Numerical analysis on the contributions of flow-induced noise sources in a centrifugal pump

To reveal the contribution of flow-induced noise sources and their spatial distribution characteristics in a centrifugal pump, the broadband noise source model and the acoustic analogy method coupled with large eddy simulation and finite element method are applied to investigate the dipole source and quadrupole source under the nominal condition. The validity of the numerical method is verified through measurements of flow-induced noise. Results demonstrate that the sound power of the dipole source is significantly higher than that of the quadrupole source caused by turbulence and vortices, with the main noise source regions identified as the blade suction side and the spiral section of volute. Flow-induced noise in the frequency domain exhibits a combination of broadband components and discrete components, with the discrete components being the blade passing frequency (fBPF) and its harmonics.
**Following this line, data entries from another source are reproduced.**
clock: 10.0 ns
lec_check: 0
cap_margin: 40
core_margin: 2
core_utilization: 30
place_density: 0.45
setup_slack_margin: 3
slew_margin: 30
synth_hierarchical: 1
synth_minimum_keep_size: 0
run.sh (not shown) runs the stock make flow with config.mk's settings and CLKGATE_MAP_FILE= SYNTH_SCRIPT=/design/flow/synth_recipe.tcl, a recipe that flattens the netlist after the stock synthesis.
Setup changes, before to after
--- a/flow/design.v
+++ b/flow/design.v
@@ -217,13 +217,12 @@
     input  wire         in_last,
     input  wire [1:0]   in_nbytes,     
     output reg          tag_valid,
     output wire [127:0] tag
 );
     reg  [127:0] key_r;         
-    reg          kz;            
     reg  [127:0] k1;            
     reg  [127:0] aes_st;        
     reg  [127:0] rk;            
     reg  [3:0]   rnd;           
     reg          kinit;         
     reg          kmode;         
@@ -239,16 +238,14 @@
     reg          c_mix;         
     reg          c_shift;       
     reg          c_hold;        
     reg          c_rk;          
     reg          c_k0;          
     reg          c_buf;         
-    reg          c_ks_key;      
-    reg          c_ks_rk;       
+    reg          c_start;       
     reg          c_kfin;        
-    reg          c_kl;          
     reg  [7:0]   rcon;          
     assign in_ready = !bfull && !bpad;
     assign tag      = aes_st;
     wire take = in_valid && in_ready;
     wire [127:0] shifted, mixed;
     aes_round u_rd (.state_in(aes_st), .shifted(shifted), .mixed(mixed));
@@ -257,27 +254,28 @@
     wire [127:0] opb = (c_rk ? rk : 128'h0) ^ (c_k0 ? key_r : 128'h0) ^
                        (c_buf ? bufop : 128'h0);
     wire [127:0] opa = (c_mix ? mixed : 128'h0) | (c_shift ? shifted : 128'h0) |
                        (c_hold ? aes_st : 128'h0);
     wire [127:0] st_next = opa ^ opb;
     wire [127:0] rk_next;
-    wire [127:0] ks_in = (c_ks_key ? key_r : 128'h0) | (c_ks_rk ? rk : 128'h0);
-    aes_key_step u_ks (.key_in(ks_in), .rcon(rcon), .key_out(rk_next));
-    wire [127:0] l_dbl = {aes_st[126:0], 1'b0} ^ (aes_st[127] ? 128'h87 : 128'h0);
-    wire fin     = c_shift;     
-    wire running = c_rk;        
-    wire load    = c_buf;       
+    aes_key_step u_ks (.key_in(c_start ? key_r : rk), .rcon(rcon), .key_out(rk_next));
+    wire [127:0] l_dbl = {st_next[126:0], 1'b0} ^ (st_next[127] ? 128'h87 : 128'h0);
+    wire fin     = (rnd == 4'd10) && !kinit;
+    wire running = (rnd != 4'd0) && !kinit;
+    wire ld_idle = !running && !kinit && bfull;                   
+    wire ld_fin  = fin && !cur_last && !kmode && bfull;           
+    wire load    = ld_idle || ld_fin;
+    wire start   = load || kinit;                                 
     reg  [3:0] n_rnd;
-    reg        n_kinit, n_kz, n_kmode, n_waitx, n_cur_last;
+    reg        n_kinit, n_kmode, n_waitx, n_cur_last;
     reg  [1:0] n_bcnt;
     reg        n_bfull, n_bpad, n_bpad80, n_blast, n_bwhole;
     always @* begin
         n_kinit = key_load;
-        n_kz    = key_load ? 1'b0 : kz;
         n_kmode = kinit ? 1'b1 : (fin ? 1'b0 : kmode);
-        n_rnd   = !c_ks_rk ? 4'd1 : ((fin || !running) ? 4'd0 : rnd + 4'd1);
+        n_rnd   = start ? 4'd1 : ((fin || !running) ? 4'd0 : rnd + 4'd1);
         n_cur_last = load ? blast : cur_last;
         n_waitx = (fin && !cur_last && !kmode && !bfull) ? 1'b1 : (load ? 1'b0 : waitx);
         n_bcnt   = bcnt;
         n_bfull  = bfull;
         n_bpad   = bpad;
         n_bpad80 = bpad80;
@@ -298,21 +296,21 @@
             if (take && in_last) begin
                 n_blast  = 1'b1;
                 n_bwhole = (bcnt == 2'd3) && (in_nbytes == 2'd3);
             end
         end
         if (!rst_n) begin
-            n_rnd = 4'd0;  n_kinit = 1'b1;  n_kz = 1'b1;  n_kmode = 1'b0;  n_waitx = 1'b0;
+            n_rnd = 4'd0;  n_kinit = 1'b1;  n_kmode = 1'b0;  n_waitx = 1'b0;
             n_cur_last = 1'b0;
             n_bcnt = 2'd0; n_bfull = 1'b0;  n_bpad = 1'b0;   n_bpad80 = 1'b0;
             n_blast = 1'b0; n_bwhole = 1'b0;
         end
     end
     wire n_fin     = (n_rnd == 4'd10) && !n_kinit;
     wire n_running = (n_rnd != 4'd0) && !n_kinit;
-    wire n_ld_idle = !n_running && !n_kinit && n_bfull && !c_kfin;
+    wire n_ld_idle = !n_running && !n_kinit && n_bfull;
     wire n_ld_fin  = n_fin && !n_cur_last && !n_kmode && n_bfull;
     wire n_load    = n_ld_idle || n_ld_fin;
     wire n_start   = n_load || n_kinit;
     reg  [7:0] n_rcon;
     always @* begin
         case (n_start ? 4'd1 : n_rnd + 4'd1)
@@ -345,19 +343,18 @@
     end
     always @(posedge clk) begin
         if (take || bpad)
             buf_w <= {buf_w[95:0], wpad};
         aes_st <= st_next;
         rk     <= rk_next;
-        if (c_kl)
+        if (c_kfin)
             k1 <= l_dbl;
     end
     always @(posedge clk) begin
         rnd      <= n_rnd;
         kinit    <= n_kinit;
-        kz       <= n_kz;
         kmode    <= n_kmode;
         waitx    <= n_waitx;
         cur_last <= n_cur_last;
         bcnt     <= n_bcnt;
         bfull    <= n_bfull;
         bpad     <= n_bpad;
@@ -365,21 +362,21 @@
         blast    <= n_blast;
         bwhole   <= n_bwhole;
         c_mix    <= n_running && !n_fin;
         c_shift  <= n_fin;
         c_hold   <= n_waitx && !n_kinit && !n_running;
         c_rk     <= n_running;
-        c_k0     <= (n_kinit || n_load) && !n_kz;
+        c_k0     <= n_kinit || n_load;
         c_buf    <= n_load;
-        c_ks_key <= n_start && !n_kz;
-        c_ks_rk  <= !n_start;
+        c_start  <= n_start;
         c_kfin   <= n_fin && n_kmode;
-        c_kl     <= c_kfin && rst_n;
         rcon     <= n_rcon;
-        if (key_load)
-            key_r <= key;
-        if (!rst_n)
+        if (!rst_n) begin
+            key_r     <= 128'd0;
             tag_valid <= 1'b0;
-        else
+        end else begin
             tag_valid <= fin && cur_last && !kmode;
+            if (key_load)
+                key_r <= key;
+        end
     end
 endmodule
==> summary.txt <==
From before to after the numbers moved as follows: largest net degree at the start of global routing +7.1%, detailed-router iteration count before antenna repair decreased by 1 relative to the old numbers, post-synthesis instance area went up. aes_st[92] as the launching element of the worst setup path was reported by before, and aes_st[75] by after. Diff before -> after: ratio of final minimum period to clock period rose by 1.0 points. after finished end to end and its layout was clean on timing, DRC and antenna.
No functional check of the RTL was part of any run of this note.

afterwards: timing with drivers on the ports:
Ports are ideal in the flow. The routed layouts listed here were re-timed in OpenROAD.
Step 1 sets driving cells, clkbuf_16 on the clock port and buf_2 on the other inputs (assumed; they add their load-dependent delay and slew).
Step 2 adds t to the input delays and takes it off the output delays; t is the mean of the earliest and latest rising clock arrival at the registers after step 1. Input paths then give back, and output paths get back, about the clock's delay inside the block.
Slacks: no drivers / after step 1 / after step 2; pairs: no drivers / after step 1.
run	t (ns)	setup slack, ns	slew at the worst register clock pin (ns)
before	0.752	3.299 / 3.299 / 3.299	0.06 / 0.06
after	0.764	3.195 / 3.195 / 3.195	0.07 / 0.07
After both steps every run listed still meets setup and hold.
From an optimization exercise on the open Yosys and OpenROAD flow, aimed at small area, a short achievable clock period and few clock cycles; shortcuts taken in it are not production practice.
Function was checked by simulation only, so behaviour that the tests miss may differ from the original.

==> flow/design.v <==
module meas_group (
    input  wire        clk,
    input  wire        rst,
    input  wire        in_valid,
    output wire        in_ready,
    input  wire [3:0]  in_idx,
    input  wire [11:0] in_code,
    input  wire        in_fault,
    input  wire        in_cond,
    input  wire        in_missing,
    input  wire [47:0] tick_cond,
    input  wire        cfg_we,
    input  wire [3:0]  cfg_idx,
    input  wire [1:0]  cfg_sel,
    input  wire [31:0] cfg_wdata,
    input  wire        cal_we,
    input  wire [2:0]  cal_idx,
    input  wire [15:0] cal_off,
    input  wire [15:0] cal_gain,
    output reg         cfg_error,
    output reg         out_valid,
    output reg  [3:0]  out_idx,
    output reg  [15:0] out_value,
    output reg         out_vld,
    output reg         out_uncal,
    output reg         out_fault,
    output reg         out_cond,
    output reg  [1:0]  out_state,
    output reg         out_fresh,
    output reg         out_irq,
    output reg         out_safety
);
    localparam N = 12;
    localparam [1:0] ST_NORMAL = 2'd0;
    localparam [1:0] ST_LOW    = 2'd1;
    localparam [1:0] ST_HIGH   = 2'd2;
    localparam [1:0] F_NONE   = 2'd0;
    localparam [1:0] F_IIR    = 2'd1;
    localparam [1:0] F_MEAN   = 2'd2;
    localparam [1:0] F_MEDIAN = 2'd3;
    assign in_ready = 1'b1;
    wire accept = in_valid & in_ready;
    wire [N*2-1:0]   all_filt;
    wire [N*4-1:0]   all_param;
    wire [N-1:0]     all_on_only;
    wire [N*6-1:0]   all_link;
    wire [N*2-1:0]   all_action;
    wire [N*16-1:0]  all_deb;
    wire [N*16-1:0]  all_lo;
    wire [N*16-1:0]  all_hi;
    wire [N*2-1:0]   all_cls;
    wire [N*24-1:0]  all_iir;
    wire [N*256-1:0] all_hist;
    wire [N*5-1:0]   all_cnt;
    wire [N*16-1:0]  all_y;
    wire [N-1:0]     all_vld;
    wire [N*2-1:0]   all_st;
    wire [N*2-1:0]   all_pcand;
    wire [N*16-1:0]  all_dcnt;
    wire [8*16-1:0] all_cal_off;
    wire [8*16-1:0] all_cal_gain;
    wire [7:0]      all_cal_uncal;
    wire        wr_sense   = (cfg_idx < 4'd6);
    wire [15:0] wr_deb     = cfg_wdata[31:16];
    wire [1:0]  wr_action  = cfg_wdata[15:14];
    wire [5:0]  wr_link    = cfg_wdata[13:8];
    wire        wr_on_only = cfg_wdata[7];
    wire [2:0]  wr_filt    = cfg_wdata[6:4];
    wire [3:0]  wr_param   = cfg_wdata[3:0];
    wire [15:0] wr_lo      = cfg_wdata[15:0];
    wire [15:0] wr_hi      = cfg_wdata[31:16];
    wire [1:0]  wr_cls     = cfg_wdata[1:0];
    reg wr_filt_ok;
    always @(*) begin
        case (wr_filt)
            3'd0:    wr_filt_ok = (wr_param == 4'd0);
            3'd1:    wr_filt_ok = (wr_param >= 4'd1) && (wr_param <= 4'd8);
            3'd2:    wr_filt_ok = (wr_param >= 4'd1) && (wr_param <= 4'd4);
            3'd3:    wr_filt_ok = (wr_param == 4'd0);
            default: wr_filt_ok = 1'b0;
        endcase
    end
    wire wr_action_ok  = (wr_action != 2'd3);
    wire wr_link_ok    = (wr_link == 6'd0) || (!wr_sense && wr_link <= 6'd48);
    wire wr_on_only_ok = !wr_on_only || wr_sense;
    wire wr_lim_ok     = (wr_lo <= wr_hi);
    wire wr_cls_ok     = wr_sense && (wr_cls != 2'd3);
    reg wr_err;
    always @(*) begin
        case (cfg_sel)
            2'd0:    wr_err = !(wr_filt_ok && wr_action_ok && wr_link_ok && wr_on_only_ok);
            2'd1:    wr_err = !wr_lim_ok;
            2'd2:    wr_err = !wr_cls_ok;
            default: wr_err = 1'b1;
        endcase
    end
    wire cal_ok = ($signed(cal_off) >= -16'sd512) && ($signed(cal_off) <= 16'sd511) &&
                  (cal_gain >= 16'd8192) && (cal_gain <= 16'd32767);
    genvar e;
    generate
        for (e = 0; e < 8; e = e + 1) begin : cal
            reg [15:0] off_r;
            reg [15:0] gain_r;
            reg        uncal_r;
            always @(posedge clk) begin
                if (rst) begin
                    off_r   <= 16'd0;
                    gain_r  <= 16'd16384;
                    uncal_r <= 1'b1;
                end else if (cal_we && cal_idx == e) begin
                    if (cal_ok) begin
                        off_r   <= cal_off;
                        gain_r  <= cal_gain;
                        uncal_r <= 1'b0;
                    end else begin
                        off_r   <= 16'd0;
                        gain_r  <= 16'd16384;
                        uncal_r <= 1'b1;
                    end
                end
            end
            assign all_cal_off[e*16 +: 16]  = off_r;
            assign all_cal_gain[e*16 +: 16] = gain_r;
            assign all_cal_uncal[e]         = uncal_r;
        end
    endgenerate
    always @(posedge clk) begin
        if (rst)
            cfg_error <= 1'b0;
        else
            cfg_error <= cfg_we && wr_err;
    end
    wire [3:0] i = in_idx;
    wire is_sense = (i < 4'd6);
    wire is_ain   = (i >= 4'd6) && (i < 4'd10);
    wire [2:0] cal_sel = is_sense ? i[2:0] : (is_ain ? 3'd6 : 3'd7);
    wire [1:0]   cur_filt    = all_filt[i*2 +: 2];
    wire [3:0]   cur_param   = all_param[i*4 +: 4];
    wire         cur_on_only = all_on_only[i];
    wire [5:0]   cur_link    = all_link[i*6 +: 6];
    wire [1:0]   cur_action  = all_action[i*2 +: 2];
    wire [15:0]  cur_deb     = all_deb[i*16 +: 16];
    wire [15:0]  cur_lo      = all_lo[i*16 +: 16];
    wire [15:0]  cur_hi      = all_hi[i*16 +: 16];
    wire [1:0]   cur_cls     = all_cls[i*2 +: 2];
    wire [23:0]  cur_iir     = all_iir[i*24 +: 24];
    wire [255:0] cur_hist    = all_hist[i*256 +: 256];
    wire [4:0]   cur_cnt     = all_cnt[i*5 +: 5];
    wire [15:0]  cur_y       = all_y[i*16 +: 16];
    wire         cur_vld     = all_vld[i];
    wire [1:0]   cur_st      = all_st[i*2 +: 2];
    wire [1:0]   cur_pcand   = all_pcand[i*2 +: 2];
    wire [15:0]  cur_dcnt    = all_dcnt[i*16 +: 16];
    wire s_fault = is_sense && in_fault && !in_missing;
    wire s_cond  = is_sense && in_cond && !in_missing;
    wire fresh   = !in_missing && !s_fault && !(is_sense && cur_on_only && !in_cond);
    wire signed [15:0] off  = all_cal_off[cal_sel*16 +: 16];
    wire        [15:0] gain = all_cal_gain[cal_sel*16 +: 16];
    wire signed [17:0] diff = $signed({6'd0, in_code}) - $signed({{2{off[15]}}, off});
    wire signed [34:0] x    = diff * $signed({1'b0, gain});
    reg signed [16:0] scale;
    always @(*) begin
        if (is_sense) begin
            case (cur_cls)
                2'd0:    scale = 17'sd10;     
                2'd1:    scale = 17'sd4;      
                default: scale = 17'sd1;      
            endcase
        end else if (is_ain) begin
            scale = 17'sd3000;
        end else begin
            scale = 17'sd48000;
        end
    end
    wire signed [51:0] prod = x * scale;
    wire signed [51:0] num  = prod + (is_sense ? 52'sd16384 : 52'sd33554432);
    wire signed [51:0] q    = is_sense ? (num >>> 15) : (num >>> 26);
    wire [15:0] v = (q < 0) ? 16'd0 : ((q > 52'sd65535) ? 16'hFFFF : q[15:0]);
    wire [255:0] hist_n = {cur_hist[239:0], v};
    wire [4:0]   cnt_n  = (cur_cnt == 5'd16) ? 5'd16 : cur_cnt + 5'd1;
    wire signed [25:0] iir_step = ($signed({2'b00, v, 8'd0}) - $signed({2'b00, cur_iir})) >>> cur_param;
    wire [23:0] iir_n  = (cur_cnt == 5'd0) ? {v, 8'd0} : cur_iir + iir_step[23:0];
    wire [24:0] iir_r  = {1'b0, iir_n} + 25'd128;
    wire [15:0] y_iir  = iir_r[23:8];
    wire [4:0] win    = 5'd1 << cur_param[2:0];
    wire [4:0] mean_n = (cnt_n < win) ? cnt_n : win;
    reg  [19:0] mean_sum;
    integer m;
    always @(*) begin
        mean_sum = 20'd0;
        for (m = 0; m < 16; m = m + 1)
            if (m < mean_n)
                mean_sum = mean_sum + {4'd0, hist_n[m*16 +: 16]};
    end
    wire [19:0] mean_q = (mean_sum + {16'd0, mean_n[4:1]}) / {15'd0, mean_n};
    wire [15:0] y_mean = mean_q[15:0];
    wire [15:0] h0 = hist_n[15:0];
    wire [15:0] h1 = hist_n[31:16];
    wire [15:0] h2 = hist_n[47:32];
    reg  [15:0] med3;
    always @(*) begin
        if ((h0 >= h1 && h0 <= h2) || (h0 <= h1 && h0 >= h2))
            med3 = h0;
        else if ((h1 >= h0 && h1 <= h2) || (h1 <= h0 && h1 >= h2))
            med3 = h1;
        else
            med3 = h2;
    end
    wire [15:0] y_med = (cnt_n >= 5'd3) ? med3 : v;
    reg [15:0] y_f;
    always @(*) begin
        case (cur_filt)
            F_IIR:    y_f = y_iir;
            F_MEAN:   y_f = y_mean;
            F_MEDIAN: y_f = y_med;
            default:  y_f = v;
        endcase
    end
    wire [15:0] y_n   = fresh ? y_f : cur_y;
    wire        vld_n = fresh | cur_vld;
    wire evaluated = fresh && ((cur_link == 6'd0) || tick_cond[cur_link - 6'd1]);
    wire [1:0] cand = ((cur_lo != 16'd0) && (y_n < cur_lo))      ? ST_LOW  :
                      ((cur_hi != 16'hFFFF) && (y_n > cur_hi))   ? ST_HIGH :
                                                                   ST_NORMAL;
    wire [15:0] deb_min = (cur_deb == 16'd0) ? 16'd1 : cur_deb;
    wire [15:0] dcnt_inc = (cand == cur_pcand) ? cur_dcnt + 16'd1 : 16'd1;
    reg [1:0]  st_n;
    reg [15:0] dcnt_n;
    reg [1:0]  pcand_n;
    always @(*) begin
        st_n    = cur_st;
        dcnt_n  = cur_dcnt;
        pcand_n = cur_pcand;
        if (evaluated) begin
            pcand_n = cand;
            if (cand == cur_st) begin
                dcnt_n = 16'd0;
            end else if (dcnt_inc >= deb_min) begin
                st_n   = cand;
                dcnt_n = 16'd0;
            end else begin
                dcnt_n = dcnt_inc;
            end
        end
    end
    wire changed = (st_n != cur_st);
    wire irq_n    = changed && (cur_action != 2'd0);
    wire safety_n = changed && (cur_action == 2'd2) && (st_n != ST_NORMAL);
    always @(posedge clk) begin
        if (rst) begin
            out_valid  <= 1'b0;
            out_idx    <= 4'd0;
            out_value  <= 16'd0;
            out_vld    <= 1'b0;
            out_uncal  <= 1'b0;
            out_fault  <= 1'b0;
            out_cond   <= 1'b0;
            out_state  <= 2'd0;
            out_fresh  <= 1'b0;
            out_irq    <= 1'b0;
            out_safety <= 1'b0;
        end else begin
            out_valid <= accept;
            if (accept) begin
                out_idx    <= i;
                out_value  <= y_n;
                out_vld    <= vld_n;
                out_uncal  <= all_cal_uncal[cal_sel];
                out_fault  <= s_fault;
                out_cond   <= s_cond;
                out_state  <= st_n;
                out_fresh  <= fresh;
                out_irq    <= irq_n;
                out_safety <= safety_n;
            end
        end
    end
    genvar g;
    generate
        for (g = 0; g < N; g = g + 1) begin : inp
            reg [1:0]   filt;
            reg [3:0]   param;
            reg         on_only;
            reg [5:0]   link;
            reg [1:0]   action;
            reg [15:0]  deb;
            reg [15:0]  lo;
            reg [15:0]  hi;
            reg [1:0]   cls;
            reg [23:0]  iir;
            reg [255:0] hist;
            reg [4:0]   cnt;
            reg [15:0]  y;
            reg         vld;
            reg [1:0]   st;
            reg [1:0]   pcand;
            reg [15:0]  dcnt;
            wire wr   = cfg_we && (cfg_idx == g);
            wire take = accept && (in_idx == g);
            wire filt_restart = cal_we ||
                                (wr && cfg_sel == 2'd0 && wr_filt_ok &&
                                 ({wr_filt[1:0], wr_param} != {filt, param})) ||
                                (wr && cfg_sel == 2'd2 && wr_cls_ok && (wr_cls != cls));
            wire lim_restart  = (wr && cfg_sel == 2'd0 &&
                                 ((wr_deb != deb) ||
                                  (wr_action_ok && wr_action != action) ||
                                  (wr_link_ok && wr_link != link))) ||
                                (wr && cfg_sel == 2'd1 && wr_lim_ok &&
                                 ({wr_hi, wr_lo} != {hi, lo}));
            always @(posedge clk) begin
                if (rst) begin
                    filt    <= F_NONE;
                    param   <= 4'd0;
                    on_only <= 1'b0;
                    link    <= 6'd0;
                    action  <= 2'd0;
                    deb     <= 16'd0;
                    lo      <= 16'd0;
                    hi      <= 16'hFFFF;
                    cls     <= 2'd0;
                end else if (wr) begin
                    case (cfg_sel)
                        2'd0: begin
                            deb <= wr_deb;
                            if (wr_filt_ok) begin
                                filt  <= wr_filt[1:0];
                                param <= wr_param;
                            end
                            if (wr_action_ok)  action  <= wr_action;
                            if (wr_link_ok)    link    <= wr_link;
                            if (wr_on_only_ok) on_only <= wr_on_only;
                        end
                        2'd1: begin
                            if (wr_lim_ok) begin
                                lo <= wr_lo;
                                hi <= wr_hi;
                            end
                        end
                        2'd2: begin
                            if (wr_cls_ok) cls <= wr_cls;
                        end
                        default: ;
                    endcase
                end
            end
            always @(posedge clk) begin
                if (rst) begin
                    cnt <= 5'd0;
                    y   <= 16'd0;
                    vld <= 1'b0;
                end else if (filt_restart) begin
                    cnt <= 5'd0;
                    y   <= 16'd0;
                    vld <= 1'b0;
                end else if (take) begin
                    y   <= y_n;
                    vld <= vld_n;
                    if (fresh)
                        cnt <= cnt_n;
                end
            end
            always @(posedge clk) begin
                if (take && fresh) begin
                    hist <= hist_n;
                    iir  <= iir_n;
                end
            end
            always @(posedge clk) begin
                if (rst || lim_restart) begin
                    st    <= ST_NORMAL;
                    pcand <= ST_NORMAL;
                    dcnt  <= 16'd0;
                end else if (take) begin
                    st    <= st_n;
                    pcand <= pcand_n;
                    dcnt  <= dcnt_n;
                end
            end
            assign all_filt[g*2 +: 2]    = filt;
            assign all_param[g*4 +: 4]   = param;
            assign all_on_only[g]        = on_only;
            assign all_link[g*6 +: 6]    = link;
            assign all_action[g*2 +: 2]  = action;
            assign all_deb[g*16 +: 16]   = deb;
            assign all_lo[g*16 +: 16]    = lo;
            assign all_hi[g*16 +: 16]    = hi;
            assign all_cls[g*2 +: 2]     = cls;
            assign all_iir[g*24 +: 24]   = iir;
            assign all_hist[g*256 +: 256] = hist;
            assign all_cnt[g*5 +: 5]     = cnt;
            assign all_y[g*16 +: 16]     = y;
            assign all_vld[g]            = vld;
            assign all_st[g*2 +: 2]      = st;
            assign all_pcand[g*2 +: 2]   = pcand;
            assign all_dcnt[g*16 +: 16]  = dcnt;
        end
    endgenerate
endmodule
The blade dipole source exhibits dense discrete spectrum, with discrete components also including subharmonics of the fBPF. At the inlet and outlet, the contribution of blade dipole to low-frequency noise is significantly greater than the volute dipole. As the frequency increases, the contribution of the volute dipole gradually rises. When the frequency exceeds 20 times the fBPF, the dominant noise component shifts to the volute dipole, a phenomenon that is more pronounced at the outlet. The intensity of noise inside the volute is lower than that at the pump inlet and outlet, with the blade dipole as the dominant source, which exhibits a sound pressure level at the fBPF that even surpasses the total noise.